The new DFIT model consists of a fully coupled 3D hydraulic fracture simulator with the ability to handle the opening, propagation, and closure of natural factures so that the pre- and post-closure stress/deformation of both the hydraulic and natural fractures can be captured. Fracture propagation, HF-NF interaction, fracture intersection, and DFIT model are integrated into one simulator to provide a more realistic view of HF propagation and fracture diagnostics in naturally fractured reservoirs. The current model is developed without any major assumptions concerning the fluid flow, fracture deformation, and propagation path. Rock/fracture deformation is calculated using a boundary element formulation whereas the transport processes are solved using finite elements method.
Our results indicate that natural fractures affect the pre- and post- shut-in response of the hydraulic fracture in a number of ways. For example, the fracture propagation path, the pumping pressure profile, and interfering with the post shut-in pressure response. These factors, indeed, impact the estimation of the minimum horizontal stress which is a key parameter obtained from DFIT. Moreover, our results show how the normal stiffness of the fracture surface asperities can impact the minimum stress estimation. Closure of natural fractures is reflected in the slope of the pressure derivative and G-function plots so that correct interpretation of these signatures is essential to accurate extraction of the Shmin.

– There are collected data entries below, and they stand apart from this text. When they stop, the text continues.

### config.mk
export PLATFORM = sky130hd
export DESIGN_NAME = mips_subset_instruction_executor
export DESIGN_NICKNAME = d
export VERILOG_FILES = /design/src/rtl/core/mse_pkg.sv /design/src/rtl/core/mse_ram.sv /design/src/rtl/core/mse_exec.sv /design/src/rtl/core/mips_subset_instruction_executor.sv
export SDC_FILE = /design/constraint.sdc
export NUM_CORES = 2
export LEC_CHECK = 0
export ABC_AREA = 0
export BUFFER_PORTS_ARGS = -buffer_cell sky130_fd_sc_hd__buf_4
export CAP_MARGIN = 20
export CORE_MARGIN = 3
export CORE_UTILIZATION = 55
export CTS_CLUSTER_DIAMETER = 40
export CTS_CLUSTER_SIZE = 30
export DETAILED_ROUTE_END_ITERATION = 8
export GPL_ROUTABILITY_DRIVEN = 1
export MAX_ROUTING_LAYER = met4
export PLACE_DENSITY_LB_ADDON = 0.15
export SLEW_MARGIN = 20
export SYNTH_ARGS = -nofsm -noshare
export SYNTH_HDL_FRONTEND = slang
export SYNTH_HIERARCHICAL = 1
export SYNTH_SLANG_ARGS = --single-unit
### constraint.sdc
create_clock -name clk -period 13 [get_ports clk]
set_clock_uncertainty 0.15 [all_clocks]
set_input_delay 2.6 -clock clk [delete_from_list [all_inputs] [get_ports clk]]
set_output_delay 2.6 -clock clk [all_outputs]
set_load 0.005 [all_outputs]
### src/rtl/core/mse_pkg.sv
// ----------------------------------------------------------------------------
// mse_pkg
// Opcodes, function codes and shared types of the instruction executor.
// ----------------------------------------------------------------------------
`timescale 1ns / 1ps

package mse_pkg;

    // Primary opcodes (instruction bits 31:26).
    localparam logic [5:0] OP_RTYPE = 6'h00;
    localparam logic [5:0] OP_LW    = 6'h23;
    localparam logic [5:0] OP_SW    = 6'h2b;
    localparam logic [5:0] OP_BEQ   = 6'h04;

    // R-type function codes (instruction bits 5:0).
    localparam logic [5:0] FN_ADD = 6'h20;
    localparam logic [5:0] FN_AND = 6'h24;
    localparam logic [5:0] FN_OR  = 6'h25;
    localparam logic [5:0] FN_NOR = 6'h27;
    localparam logic [5:0] FN_SLT = 6'h2a;

    // The halt word only raises a flag.
    localparam logic [31:0] HALT_WORD = 32'h0c00_0000;

    // Register file geometry.
    localparam int RF_DEPTH = 8;
    localparam int RF_AW    = 3;

    // Control and status of one executed word.
    typedef struct packed {
        logic             reg_wr;
        logic             is_load;
        logic             store;
        logic             addr_err;
        logic             halt;
        logic [RF_AW-1:0] dest;
        logic [4:0]       addr5;
    } exec_ctl_t;

endpackage

### src/rtl/core/mse_ram.sv
// ----------------------------------------------------------------------------
// mse_ram
// Generic single write port, single read port RAM with registered read data.
// ----------------------------------------------------------------------------
`timescale 1ns / 1ps

module mse_ram #(
    parameter int WIDTH = 32,
    parameter int DEPTH = 32
) (
    input  logic                                  clk,
    input  logic                                  we,
    input  logic [(DEPTH > 1 ? $clog2(DEPTH) : 1)-1:0] waddr,
    input  logic [WIDTH-1:0]                      wdata,
    input  logic                                  re,
    input  logic [(DEPTH > 1 ? $clog2(DEPTH) : 1)-1:0] raddr,
    output logic [WIDTH-1:0]                      rdata
);

    logic [WIDTH-1:0] mem_reg [DEPTH];
    logic [WIDTH-1:0] rdata_reg;

    // Write port.
    always_ff @(posedge clk)
    begin
        if (we)
        begin
            mem_reg[waddr] <= wdata;
        end
    end

    // Registered read port; returns the old contents on a same-address write.
    always_ff @(posedge clk)
    begin
        if (re)
        begin
            rdata_reg <= mem_reg[raddr];
        end
    end

    assign rdata = rdata_reg;

endmodule

### src/rtl/core/mse_exec.sv
// ----------------------------------------------------------------------------
// mse_exec
// Decode and execute of one word: ALU, load/store address and next PC.
// ----------------------------------------------------------------------------
`timescale 1ns / 1ps

module mse_exec #(
    parameter int MEM_WORDS = 32,
    parameter int PC_WIDTH  = 16
) (
    input  logic [31:0]                       instruction,
    input  logic [31:0]                       op_a,
    input  logic [31:0]                       op_b,
    input  logic [PC_WIDTH-1:0]               pc,
    output mse_pkg::exec_ctl_t                ctl,
    output logic [31:0]                       wval,
    output logic [31:0]                       sval,
    output logic [PC_WIDTH-1:0]               npc,
    output logic [$clog2(MEM_WORDS)-1:0]      mem_index
);

    localparam int AW = $clog2(MEM_WORDS);

    logic [5:0]          opcode;
    logic [5:0]          funct;
    logic [31:0]         simm;
    logic [32:0]         addr_sum;
    logic                addr_ok;
    logic [PC_WIDTH-1:0] pc_inc;

    assign opcode = instruction[31:26];
    assign funct  = instruction[5:0];
    assign simm   = {{16{instruction[15]}}, instruction[15:0]};

    // Load/store address is computed without wrap, then range checked.
    assign addr_sum  = {op_a[31], op_a} + {simm[31], simm};
    assign addr_ok   = !addr_sum[32] && (addr_sum < 33'(MEM_WORDS));
    assign mem_index = addr_sum[AW-1:0];

    assign pc_inc = pc + PC_WIDTH'(1);

    // Operation select.
    always_comb
    begin
        ctl          = '0;
        ctl.halt     = (instruction == mse_pkg::HALT_WORD);
        wval         = '0;
        sval         = '0;
        npc          = pc_inc;
        unique case (opcode)
            mse_pkg::OP_RTYPE:
            begin
                ctl.reg_wr = 1'b1;
                ctl.dest   = instruction[13:11];
                unique case (funct)
                    mse_pkg::FN_ADD: wval = op_a + op_b;
                    mse_pkg::FN_AND: wval = op_a & op_b;
                    mse_pkg::FN_OR:  wval = op_a | op_b;
                    mse_pkg::FN_NOR: wval = ~(op_a | op_b);
                    mse_pkg::FN_SLT: wval = {31'b0, $signed(op_a) < $signed(op_b)};
                    default:
                    begin
                        ctl.reg_wr = 1'b0;
                        ctl.dest   = '0;
                    end
                endcase
            end
            mse_pkg::OP_LW:
            begin
                if (addr_ok)
                begin
                    ctl.reg_wr  = 1'b1;
                    ctl.is_load = 1'b1;
                    ctl.dest    = instruction[18:16];
                    ctl.addr5   = addr_sum[4:0];
                end
                else
                begin
                    ctl.addr_err = 1'b1;
                end
            end
            mse_pkg::OP_SW:
            begin
                if (addr_ok)
                begin
                    ctl.store = 1'b1;
                    ctl.addr5 = addr_sum[4:0];
                    sval      = op_b;
                end
                else
                begin
                    ctl.addr_err = 1'b1;
                end
            end
            mse_pkg::OP_BEQ:
            begin
                if (op_a == op_b)
                begin
                    npc = pc_inc + simm[PC_WIDTH-1:0];
                end
            end
            default:
            begin
                ctl.reg_wr = 1'b0;
            end
        endcase
    end

endmodule

### src/rtl/core/mips_subset_instruction_executor.sv
// ----------------------------------------------------------------------------
// mips_subset_instruction_executor
// An accepted word moves from the execute stage registers to the result stage
// registers. Throughput: one word per cycle while out_stall is low, register
// and load results forwarded. After reset a clearing pass zeroes the data
// memory and register file; in_stall stays high meanwhile.
// ----------------------------------------------------------------------------
`timescale 1ns / 1ps

module mips_subset_instruction_executor #(
    parameter int MEM_WORDS = 32,
    parameter int PC_WIDTH  = 16
) (
    input  logic        clk,
    input  logic        rst_n,
    input  logic        in_valid,
    output logic        in_stall,
    input  logic [31:0] instruction,
    output logic        out_valid,
    input  logic        out_stall,
    output logic [15:0] next_pc,
    output logic        reg_written,
    output logic [2:0]  dest_index,
    output logic [31:0] dest_value,
    output logic        store_done,
    output logic [4:0]  store_address,
    output logic [31:0] store_value,
    output logic        address_error,
    output logic        halted
);

    localparam int AW        = $clog2(MEM_WORDS);
    localparam int CLR_COUNT = (MEM_WORDS > mse_pkg::RF_DEPTH) ? MEM_WORDS : mse_pkg::RF_DEPTH;
    localparam int CNT_W     = $clog2(CLR_COUNT);
    localparam logic [CNT_W:0] MEM_LIM = (CNT_W + 1)'(MEM_WORDS);
    localparam logic [CNT_W:0] RF_LIM  = (CNT_W + 1)'(mse_pkg::RF_DEPTH);

    // Control state.
    logic                clearing_reg, clearing_next;
    logic [CNT_W-1:0]    clr_cnt_reg, clr_cnt_next;
    logic                s1_valid_reg, s1_valid_next;
    logic                s2_valid_reg, s2_valid_next;
    logic                fwd_a_hit_reg, fwd_a_hit_next;
    logic                fwd_b_hit_reg, fwd_b_hit_next;
    logic [PC_WIDTH-1:0] pc_reg, pc_next;

    // Payload state.
    logic [31:0]         s1_ins_reg;
    logic [31:0]         fwd_a_val_reg;
    logic [31:0]         fwd_b_val_reg;
    mse_pkg::exec_ctl_t  s2_ctl_reg;
    logic [31:0]         s2_val_reg;
    logic [31:0]         s2_sval_reg;
    logic [PC_WIDTH-1:0] s2_npc_reg;

    // Datapath.
    logic                in_accept;
    logic                s1_adv;
    logic [31:0]         rf_a_rdata, rf_b_rdata;
    logic [31:0]         dm_rdata;
    logic                s2_wr;
    logic [31:0]         s2_wval;
    logic [31:0]         op_a, op_b;
    mse_pkg::exec_ctl_t  ex_ctl;
    logic [31:0]         ex_wval, ex_sval;
    logic [PC_WIDTH-1:0] ex_npc;
    logic [AW-1:0]       ex_mem_index;
    logic                rf_we;
    logic [mse_pkg::RF_AW-1:0] rf_waddr;
    logic [31:0]         rf_wdata;
    logic                dm_we;
    logic [AW-1:0]       dm_waddr;
    logic [31:0]         dm_wdata;
    logic [31:0]         npc_wide;

    // Handshake and stage movement.
    assign s1_adv    = s1_valid_reg && (!s2_valid_reg || !out_stall);
    assign in_stall  = clearing_reg || (s1_valid_reg && !s1_adv);
    assign in_accept = in_valid && !in_stall;

    // Writeback from the result stage; a load takes the memory read data.
    assign s2_wr   = s2_valid_reg && s2_ctl_reg.reg_wr;
    assign s2_wval = s2_ctl_reg.is_load ? dm_rdata : s2_val_reg;

    // Operand forwarding: the result stage first, then the word captured at accept.
    always_comb
    begin
        priority if (s2_wr && (s2_ctl_reg.dest == s1_ins_reg[23:21]))
            op_a = s2_wval;
        else if (fwd_a_hit_reg)
            op_a = fwd_a_val_reg;
        else
            op_a = rf_a_rdata;

        priority if (s2_wr && (s2_ctl_reg.dest == s1_ins_reg[18:16]))
            op_b = s2_wval;
        else if (fwd_b_hit_reg)
            op_b = fwd_b_val_reg;
        else
            op_b = rf_b_rdata;
    end

    mse_exec #(
        .MEM_WORDS (MEM_WORDS),
        .PC_WIDTH  (PC_WIDTH)
    ) u_exec (
        .instruction (s1_ins_reg),
        .op_a        (op_a),
        .op_b        (op_b),
        .pc          (pc_reg),
        .ctl         (ex_ctl),
        .wval        (ex_wval),
        .sval        (ex_sval),
        .npc         (ex_npc),
        .mem_index   (ex_mem_index)
    );

    // Write ports: the clearing pass owns them until it finishes.
    always_comb
    begin
        if (clearing_reg)
        begin
            rf_we    = ({1'b0, clr_cnt_reg} < RF_LIM);
            rf_waddr = clr_cnt_reg[mse_pkg::RF_AW-1:0];
            rf_wdata = '0;
            dm_we    = ({1'b0, clr_cnt_reg} < MEM_LIM);
            dm_waddr = clr_cnt_reg[AW-1:0];
            dm_wdata = '0;
        end
        else
        begin
            rf_we    = s2_wr;
            rf_waddr = s2_ctl_reg.dest;
            rf_wdata = s2_wval;
            dm_we    = s1_adv && ex_ctl.store;
            dm_waddr = ex_mem_index;
            dm_wdata = ex_sval;
        end
    end

    // Register file: two copies give the two read ports.
    mse_ram #(
        .WIDTH (32),
        .DEPTH (mse_pkg::RF_DEPTH)
    ) u_rf_a (
        .clk   (clk),
        .we    (rf_we),
        .waddr (rf_waddr),
        .wdata (rf_wdata),
        .re    (in_accept),
        .raddr (instruction[23:21]),
        .rdata (rf_a_rdata)
    );

    mse_ram #(
        .WIDTH (32),
        .DEPTH (mse_pkg::RF_DEPTH)
    ) u_rf_b (
        .clk   (clk),
        .we    (rf_we),
        .waddr (rf_waddr),
        .wdata (rf_wdata),
        .re    (in_accept),
        .raddr (instruction[18:16]),
        .rdata (rf_b_rdata)
    );

    // Data memory; read data holds while the result stage is stalled.
    mse_ram #(
        .WIDTH (32),
        .DEPTH (MEM_WORDS)
    ) u_dmem (
        .clk   (clk),
        .we    (dm_we),
        .waddr (dm_waddr),
        .wdata (dm_wdata),
        .re    (s1_adv),
        .raddr (ex_mem_index),
        .rdata (dm_rdata)
    );

    // Next state of the control registers.
    always_comb
    begin
        clearing_next  = clearing_reg;
        clr_cnt_next   = clr_cnt_reg;
        s1_valid_next  = s1_valid_reg;
        s2_valid_next  = s2_valid_reg;
        fwd_a_hit_next = fwd_a_hit_reg;
        fwd_b_hit_next = fwd_b_hit_reg;
        pc_next        = pc_reg;

        if (clearing_reg)
        begin
            clr_cnt_next = clr_cnt_reg + CNT_W'(1);
            if (clr_cnt_reg == CNT_W'(CLR_COUNT - 1))
            begin
                clearing_next = 1'b0;
            end
        end

        if (in_accept)
        begin
            s1_valid_next  = 1'b1;
            fwd_a_hit_next = s2_wr && (s2_ctl_reg.dest == instruction[23:21]);
            fwd_b_hit_next = s2_wr && (s2_ctl_reg.dest == instruction[18:16]);
        end
        else if (s1_adv)
        begin
            s1_valid_next = 1'b0;
        end

        if (s1_adv)
        begin
            s2_valid_next = 1'b1;
            pc_next       = ex_npc;
        end
        else if (!out_stall)
        begin
            s2_valid_next = 1'b0;
        end
    end

    // Control registers.
    always_ff @(posedge clk or negedge rst_n)
    begin
        if (!rst_n)
        begin
            clearing_reg  <= 1'b1;
            clr_cnt_reg   <= '0;
            s1_valid_reg  <= 1'b0;
            s2_valid_reg  <= 1'b0;
            fwd_a_hit_reg <= 1'b0;
            fwd_b_hit_reg <= 1'b0;
            pc_reg        <= '0;
        end
        else
        begin
            clearing_reg  <= clearing_next;
            clr_cnt_reg   <= clr_cnt_next;
            s1_valid_reg  <= s1_valid_next;
            s2_valid_reg  <= s2_valid_next;
            fwd_a_hit_reg <= fwd_a_hit_next;
            fwd_b_hit_reg <= fwd_b_hit_next;
            pc_reg        <= pc_next;
        end
    end

    // Payload registers of the execute and result stages.
    always_ff @(posedge clk)
    begin
        if (in_accept)
        begin
            s1_ins_reg    <= instruction;
            fwd_a_val_reg <= s2_wval;
            fwd_b_val_reg <= s2_wval;
        end
        if (s1_adv)
        begin
            s2_ctl_reg  <= ex_ctl;
            s2_val_reg  <= ex_wval;
            s2_sval_reg <= ex_sval;
            s2_npc_reg  <= ex_npc;
        end
    end

    // Result word.
    assign npc_wide      = 32'(s2_npc_reg);
    assign out_valid     = s2_valid_reg;
    assign next_pc       = npc_wide[15:0];
    assign reg_written   = s2_ctl_reg.reg_wr;
    assign dest_index    = s2_ctl_reg.dest;
    assign dest_value    = s2_wval;
    assign store_done    = s2_ctl_reg.store;
    assign store_address = s2_ctl_reg.addr5;
    assign store_value   = s2_sval_reg;
    assign address_error = s2_ctl_reg.addr_err;
    assign halted        = s2_ctl_reg.halt;

endmodule

* After elaboration in Yosys (flattened, before gate mapping) *
Memories as Yosys holds them, arrays and structs flattened. A register that Yosys moved wholly into a read port is not among the register bits.
Cells that the tools add are included.

storage, ports and cells
  flip-flop bits (word level) = 183
  bits of input ports = 36
  bits in read-only memories = 0
  memories kept = 3
  output and inout bits = 94
  latch bits = 0
  logic and storage cells = 107
  bits in writable memories = 1536

memories
  memory          words  width  read ports  clocked after memory_dff  wr ports  RTL line       text
  u_dmem.mem_reg  32     32     1           1                         1         mse_ram.sv:20  logic [WIDTH-1:0] mem_reg [DEPTH];
  u_rf_a.mem_reg  8      32     1           1                         1         mse_ram.sv:20
  u_rf_b.mem_reg  8      32     1           1                         1         mse_ram.sv:20

cells by class
  eq/ne operators = 16
  reduce and logical (&&, ||, !) cells = 21
  mux-type cells = 37
  add/sub/neg operators = 5
  div/mod/pow operators = 0
  bitwise logic cells = 3
  shift operators = 0
  multipliers = 0
  order comparisons = 3

operators with widths
  operator                                                      count
  two-way mux 32 bit                                            9
  case mux 32 bit (5 select lines)                              1
  == test 6 bit (second input constant)                         7
  adder 32 x 16 -> 33 bit                                       1
  less-than comparator 33 x 6 -> 1 bit (second input constant)  1
  adder 32 bit                                                  1
  bitwise AND 32 bit                                            1
  == test 32 x 28 -> 1 bit (second input constant)              1
  == test 32 bit                                                1
  less-than comparator 32 bit                                   1
  two-way mux 16 bit                                            2
  NOT 32 bit                                                    1
  bitwise OR 32 bit                                             1
  adder 16 x 1 -> 16 bit (second input constant)                1
  adder 16 bit                                                  1
  two-way mux 1 bit                                             16
  == test 3 bit                                                 4
  logical AND 1 bit                                             10
  two-way mux 5 bit                                             2
  case mux 5 bit (2 select lines)                               1
  two-way mux 8 bit                                             1
  == test 6 x 3 -> 1 bit (second input constant)                1
  logical NOT 6 bit                                             1
  two-way mux 3 bit                                             2
  12 further kinds                                              17

* Longest topological paths before layout *
  word-level depth = 12
  gate-level depth with buffers = 24
  gate-level depth less buffers = 19

* Hierarchy *
The synthesis kept the hierarchy.

modules (own cells, without submodules)
  module                            instances  area each (µm²)  sequential area each (µm²)  cells an instance
  mse_ram at u_dmem                 1          40805.4          31710.4                     2260
  mse_ram at u_rf_a ...             2          10786.6          8648.3                      415
  mips_subset_instruction_executor  1          8308.0           5366.4                      555
  mse_exec                          1          7672.4           0.0                         1135

* Least setup slack after synthesis *
Ideal clock, no wire load.

  path kind = register to register
  start point = register s2_ctl_reg (netlist bit dest_index[2])
  end point = memory u_dmem.mem_reg[12][0], enable pin
  library setup time = 0.421 ns
  required time = 12.429 ns
  data arrival time = 7.117 ns
  stages on the path, launching flop included = 25
  clock period less this slack = 7.688 ns
  buffers on the path = 6
  path slack = 5.312 ns
  cell sequence = edfxtp_1 buf_6 xor2_1 or4_1 buf_6 buf_12 mux2i_1 inv_1 fa_1 nand2b_1 a21oi_2 o41ai_4 a211o_1 o211ai_1 xnor2_1 nand4_1 or4_4 or3_1 buf_4 buf_6 nor2_1 a21o_1 or3b_2 clkbuf_1 nor2_1

RTL lines
  what                      RTL line                                 text
  start: declaration        mips_subset_instruction_executor.sv:51   mse_pkg::exec_ctl_t s2_ctl_reg;
  start signal: assignment  mips_subset_instruction_executor.sv:260  s2_ctl_reg <= ex_ctl;
  end: declaration          mse_ram.sv:20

Closure of natural fractures is often viewed as a pressure depdendent leakoff mechanism that is reflected on the Gdp/dG curve. The closure behavior of HF-NF sets is, however, not explicitly modeled in the context of pressure transient analysis. Therefore, it is our objective to study the closure behavior of HF-NF sets using a 3D coupled simulator. This novel model is applied to actual field data to illustrate the potential impact on closure stress and to shed light on the subject of fracture diagnostics in naturally fractured reservoirs. Our results indicate that the closure behavior of hydraulic and natural fractures in a HF-NF set differs from that of an isolated fracture due to the effect of stress shadowing. Although the system stiffness method results in distinct signatures on the diagnostic curves, these signatures are not commonly observed in the field data. The absence of stiffness signatures in the field cases could be interpreted in two ways: 1) the closure mechanism assumed in the stiffness/compliance method differs from the actual fracture closure mechanism or 2) the stiffness of the hydraulic fracture is too low to cause any significant changes in the system stiffness after closure.